$ cat config.mk
export PLATFORM = sky130hd
export DESIGN_NAME = tokring_node
export DESIGN_NICKNAME = d
export VERILOG_FILES = /design/src/rtl/tokring_pkg.sv /design/src/rtl/tokring_ctrl.sv /design/src/rtl/tokring_dp.sv /design/src/rtl/tokring_node.sv
export SDC_FILE = /design/constraint.sdc
export NUM_CORES = 1
export LEC_CHECK = 0
export ABC_CLOCK_PERIOD_IN_PS = 2700
export BUFFER_PORTS_ARGS = -buffer_cell sky130_fd_sc_hd__buf_2
export CAP_MARGIN = 20
export CORE_AREA = 2 2 39 41
export CTS_BUF_LIST = sky130_fd_sc_hd__clkbuf_16
export CTS_CLUSTER_DIAMETER = 80
export DETAILED_ROUTE_END_ITERATION = 16
export DIE_AREA = 0 0 41 43
export PLACE_DENSITY_LB_ADDON = 0.08
export REMOVE_ABC_BUFFERS = 1
export SLEW_MARGIN = 5
export SYNTH_ARGS = -nofsm -noshare
export SYNTH_HDL_FRONTEND = slang
export SYNTH_SLANG_ARGS = --single-unit
$ cat constraint.sdc
create_clock -name clk -period 2.7 [get_ports clk]
set_input_delay 0.54 -clock clk [delete_from_list [all_inputs] [get_ports clk]]
set_output_delay 0.54 -clock clk [all_outputs]
set_load 0.03 [all_outputs]
$ cat src/rtl/tokring_pkg.sv
`timescale 1ns/1ps
package tokring_pkg;

  // Strobes from control to datapath, one decision per cycle
  typedef struct packed {
    logic capture;   // arriving token taken for the local request
    logic fwdIn;     // arriving token goes straight to the output
    logic parkIn;    // arriving token waits one round inside the node
    logic emitHeld;  // lowest waiting token goes to the output
    logic emitRel;   // released token goes straight to the output
    logic parkRel;   // released token waits inside the node
  } tokStrobe_t;

  function automatic int chWidth(int n);
    return (n > 1) ? $clog2(n) : 1;
  endfunction

endpackage

$ cat src/rtl/tokring_ctrl.sv
`timescale 1ns/1ps
module tokring_ctrl
  import tokring_pkg::*;
(
  input  logic       ringInValid,
  input  logic       reqHit,
  input  logic       heldAny,
  input  logic       relValid,
  output tokStrobe_t strobe
);

  logic passIn;

  always_comb begin
    passIn          = ringInValid && !reqHit;
    strobe.capture  = ringInValid && reqHit;
    // waiting tokens beat arrivals; arrivals beat releases
    strobe.emitHeld = heldAny;
    strobe.fwdIn    = passIn && !heldAny;
    strobe.parkIn   = passIn && heldAny;
    strobe.emitRel  = relValid && !heldAny && !passIn;
    strobe.parkRel  = relValid && (heldAny || passIn);
  end

endmodule

$ cat src/rtl/tokring_dp.sv
`timescale 1ns/1ps
module tokring_dp
  import tokring_pkg::*;
#(
  parameter int NUM_CH      = 4,
  parameter bit IS_INJECTOR = 1'b0,
  localparam int CH_W       = chWidth(NUM_CH)
) (
  input  logic              clk,
  input  logic              rst_n,
  input  logic [CH_W-1:0]   ringInCh,
  input  logic [NUM_CH-1:0] reqVec,
  input  logic [CH_W-1:0]   relCh,
  input  tokStrobe_t        strobe,
  output logic              reqHit,
  output logic              heldAny,
  output logic [NUM_CH-1:0] holdVec,
  output logic              ringOutValid,
  output logic [CH_W-1:0]   ringOutCh,
  output logic [NUM_CH-1:0] grantVec
);

  localparam logic [NUM_CH-1:0] ONE_V   = NUM_CH'(1);
  localparam logic [NUM_CH-1:0] INIT_HV = IS_INJECTOR ? {NUM_CH{1'b1}} : '0;

  logic [NUM_CH-1:0] inHot;
  logic [NUM_CH-1:0] relHot;
  logic [NUM_CH-1:0] heldHot;
  logic [CH_W-1:0]   heldCh;
  logic [NUM_CH-1:0] holdNext;
  logic              outValidNext;
  logic [CH_W-1:0]   outChNext;

  // per-channel id decode of the arriving and the released token
  for (genvar g = 0; g < NUM_CH; g++) begin : g_decode
    assign inHot[g]  = (ringInCh == CH_W'(g));
    assign relHot[g] = (relCh == CH_W'(g));
  end

  assign reqHit  = |(reqVec & inHot);
  assign heldAny = |holdVec;
  // isolate lowest waiting channel
  assign heldHot = holdVec & (~holdVec + ONE_V);

  always_comb begin
    heldCh = '0;
    for (int i = 0; i < NUM_CH; i++) begin
      if (heldHot[i]) heldCh = heldCh | CH_W'(i);
    end
  end

  always_comb begin
    holdNext = holdVec;
    if (strobe.emitHeld) holdNext = holdNext & ~heldHot;
    if (strobe.parkIn)   holdNext = holdNext | inHot;
    if (strobe.parkRel)  holdNext = holdNext | relHot;
  end

  always_comb begin
    outValidNext = strobe.emitHeld || strobe.fwdIn || strobe.emitRel;
    if (strobe.emitHeld)   outChNext = heldCh;
    else if (strobe.fwdIn) outChNext = ringInCh;
    else                   outChNext = relCh;
  end

  always_ff @(posedge clk or negedge rst_n) begin
    if (!rst_n) begin
      holdVec      <= INIT_HV;
      ringOutValid <= 1'b0;
      ringOutCh    <= '0;
      grantVec     <= '0;
    end else begin
      holdVec      <= holdNext;
      ringOutValid <= outValidNext;
      if (outValidNext) ringOutCh <= outChNext;
      grantVec     <= strobe.capture ? inHot : '0;
    end
  end

endmodule

$ cat src/rtl/tokring_node.sv
`timescale 1ns/1ps
module tokring_node
  import tokring_pkg::*;
#(
  parameter int NUM_CH      = 4,
  parameter bit IS_INJECTOR = 1'b0,
  localparam int CH_W       = chWidth(NUM_CH)
) (
  input  logic              clk,
  input  logic              rst_n,
  input  logic              ringInValid,
  input  logic [CH_W-1:0]   ringInCh,
  output logic              ringOutValid,
  output logic [CH_W-1:0]   ringOutCh,
  input  logic [NUM_CH-1:0] reqVec,
  output logic [NUM_CH-1:0] grantVec,
  input  logic              relValid,
  input  logic [CH_W-1:0]   relCh
);

  tokStrobe_t        strobe;
  logic              reqHit;
  logic              heldAny;
  logic [NUM_CH-1:0] holdVec;

  tokring_ctrl u_ctrl (
    .ringInValid (ringInValid),
    .reqHit      (reqHit),
    .heldAny     (heldAny),
    .relValid    (relValid),
    .strobe      (strobe)
  );

  tokring_dp #(
    .NUM_CH      (NUM_CH),
    .IS_INJECTOR (IS_INJECTOR)
  ) u_dp (
    .clk          (clk),
    .rst_n        (rst_n),
    .ringInCh     (ringInCh),
    .reqVec       (reqVec),
    .relCh        (relCh),
    .strobe       (strobe),
    .reqHit       (reqHit),
    .heldAny      (heldAny),
    .holdVec      (holdVec),
    .ringOutValid (ringOutValid),
    .ringOutCh    (ringOutCh),
    .grantVec     (grantVec)
  );

endmodule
_ _ _ _ _
**PROBLEM TO SOLVE:** All of the data above needs to be given again exactly.

**THE COMPLETED TASK:**
$ cat config.mk
export PLATFORM = sky130hd
export DESIGN_NAME = tokring_node
export DESIGN_NICKNAME = d
export VERILOG_FILES = /design/src/rtl/tokring_pkg.sv /design/src/rtl/tokring_ctrl.sv /design/src/rtl/tokring_dp.sv /design/src/rtl/tokring_node.sv
export SDC_FILE = /design/constraint.sdc
export NUM_CORES = 1
export LEC_CHECK = 0
export ABC_CLOCK_PERIOD_IN_PS = 2700
export BUFFER_PORTS_ARGS = -buffer_cell sky130_fd_sc_hd__buf_2
export CAP_MARGIN = 20
export CORE_AREA = 2 2 39 41
export CTS_BUF_LIST = sky130_fd_sc_hd__clkbuf_16
export CTS_CLUSTER_DIAMETER = 80
export DETAILED_ROUTE_END_ITERATION = 16
export DIE_AREA = 0 0 41 43
export PLACE_DENSITY_LB_ADDON = 0.08
export REMOVE_ABC_BUFFERS = 1
export SLEW_MARGIN = 5
export SYNTH_ARGS = -nofsm -noshare
export SYNTH_HDL_FRONTEND = slang
export SYNTH_SLANG_ARGS = --single-unit
$ cat constraint.sdc
create_clock -name clk -period 2.7 [get_ports clk]
set_input_delay 0.54 -clock clk [delete_from_list [all_inputs] [get_ports clk]]
set_output_delay 0.54 -clock clk [all_outputs]
set_load 0.03 [all_outputs]
$ cat src/rtl/tokring_pkg.sv
`timescale 1ns/1ps
package tokring_pkg;

  // Strobes from control to datapath, one decision per cycle
  typedef struct packed {
    logic capture;   // arriving token taken for the local request
    logic fwdIn;     // arriving token goes straight to the output
    logic parkIn;    // arriving token waits one round inside the node
    logic emitHeld;  // lowest waiting token goes to the output
    logic emitRel;   // released token goes straight to the output
    logic parkRel;   // released token waits inside the node
  } tokStrobe_t;

  function automatic int chWidth(int n);
    return (n > 1) ? $clog2(n) : 1;
  endfunction

endpackage

$ cat src/rtl/tokring_ctrl.sv
`timescale 1ns/1ps
module tokring_ctrl
  import tokring_pkg::*;
(
  input  logic       ringInValid,
  input  logic       reqHit,
  input  logic       heldAny,
  input  logic       relValid,
  output tokStrobe_t strobe
);

  logic passIn;

  always_comb begin
    passIn          = ringInValid && !reqHit;
    strobe.capture  = ringInValid && reqHit;
    // waiting tokens beat arrivals; arrivals beat releases
    strobe.emitHeld = heldAny;
    strobe.fwdIn    = passIn && !heldAny;
    strobe.parkIn   = passIn && heldAny;
    strobe.emitRel  = relValid && !heldAny && !passIn;
    strobe.parkRel  = relValid && (heldAny || passIn);
  end

endmodule

$ cat src/rtl/tokring_dp.sv
`timescale 1ns/1ps
module tokring_dp
  import tokring_pkg::*;
#(
  parameter int NUM_CH      = 4,
  parameter bit IS_INJECTOR = 1'b0,
  localparam int CH_W       = chWidth(NUM_CH)
) (
  input  logic              clk,
  input  logic              rst_n,
  input  logic [CH_W-1:0]   ringInCh,
  input  logic [NUM_CH-1:0] reqVec,
  input  logic [CH_W-1:0]   relCh,
  input  tokStrobe_t        strobe,
  output logic              reqHit,
  output logic              heldAny,
  output logic [NUM_CH-1:0] holdVec,
  output logic              ringOutValid,
  output logic [CH_W-1:0]   ringOutCh,
  output logic [NUM_CH-1:0] grantVec
);

  localparam logic [NUM_CH-1:0] ONE_V   = NUM_CH'(1);
  localparam logic [NUM_CH-1:0] INIT_HV = IS_INJECTOR ? {NUM_CH{1'b1}} : '0;

  logic [NUM_CH-1:0] inHot;
  logic [NUM_CH-1:0] relHot;
  logic [NUM_CH-1:0] heldHot;
  logic [CH_W-1:0]   heldCh;
  logic [NUM_CH-1:0] holdNext;
  logic              outValidNext;
  logic [CH_W-1:0]   outChNext;

  // per-channel id decode of the arriving and the released token
  for (genvar g = 0; g < NUM_CH; g++) begin : g_decode
    assign inHot[g]  = (ringInCh == CH_W'(g));
    assign relHot[g] = (relCh == CH_W'(g));
  end

  assign reqHit  = |(reqVec & inHot);
  assign heldAny = |holdVec;
  // isolate lowest waiting channel
  assign heldHot = holdVec & (~holdVec + ONE_V);

  always_comb begin
    heldCh = '0;
    for (int i = 0; i < NUM_CH; i++) begin
      if (heldHot[i]) heldCh = heldCh | CH_W'(i);
    end
  end

  always_comb begin
    holdNext = holdVec;
    if (strobe.emitHeld) holdNext = holdNext & ~heldHot;
    if (strobe.parkIn)   holdNext = holdNext | inHot;
    if (strobe.parkRel)  holdNext = holdNext | relHot;
  end

  always_comb begin
    outValidNext = strobe.emitHeld || strobe.fwdIn || strobe.emitRel;
    if (strobe.emitHeld)   outChNext = heldCh;
    else if (strobe.fwdIn) outChNext = ringInCh;
    else                   outChNext = relCh;
  end

  always_ff @(posedge clk or negedge rst_n) begin
    if (!rst_n) begin
      holdVec      <= INIT_HV;
      ringOutValid <= 1'b0;
      ringOutCh    <= '0;
      grantVec     <= '0;
    end else begin
      holdVec      <= holdNext;
      ringOutValid <= outValidNext;
      if (outValidNext) ringOutCh <= outChNext;
      grantVec     <= strobe.capture ? inHot : '0;
    end
  end

endmodule

$ cat src/rtl/tokring_node.sv
`timescale 1ns/1ps
module tokring_node
  import tokring_pkg::*;
#(
  parameter int NUM_CH      = 4,
  parameter bit IS_INJECTOR = 1'b0,
  localparam int CH_W       = chWidth(NUM_CH)
) (
  input  logic              clk,
  input  logic              rst_n,
  input  logic              ringInValid,
  input  logic [CH_W-1:0]   ringInCh,
  output logic              ringOutValid,
  output logic [CH_W-1:0]   ringOutCh,
  input  logic [NUM_CH-1:0] reqVec,
  output logic [NUM_CH-1:0] grantVec,
  input  logic              relValid,
  input  logic [CH_W-1:0]   relCh
);

  tokStrobe_t        strobe;
  logic              reqHit;
  logic              heldAny;
  logic [NUM_CH-1:0] holdVec;

  tokring_ctrl u_ctrl (
    .ringInValid (ringInValid),
    .reqHit      (reqHit),
    .heldAny     (heldAny),
    .relValid    (relValid),
    .strobe      (strobe)
  );

  tokring_dp #(
    .NUM_CH      (NUM_CH),
    .IS_INJECTOR (IS_INJECTOR)
  ) u_dp (
    .clk          (clk),
    .rst_n        (rst_n),
    .ringInCh     (ringInCh),
    .reqVec       (reqVec),
    .relCh        (relCh),
    .strobe       (strobe),
    .reqHit       (reqHit),
    .heldAny      (heldAny),
    .holdVec      (holdVec),
    .ringOutValid (ringOutValid),
    .ringOutCh    (ringOutCh),
    .grantVec     (grantVec)
  );

endmodule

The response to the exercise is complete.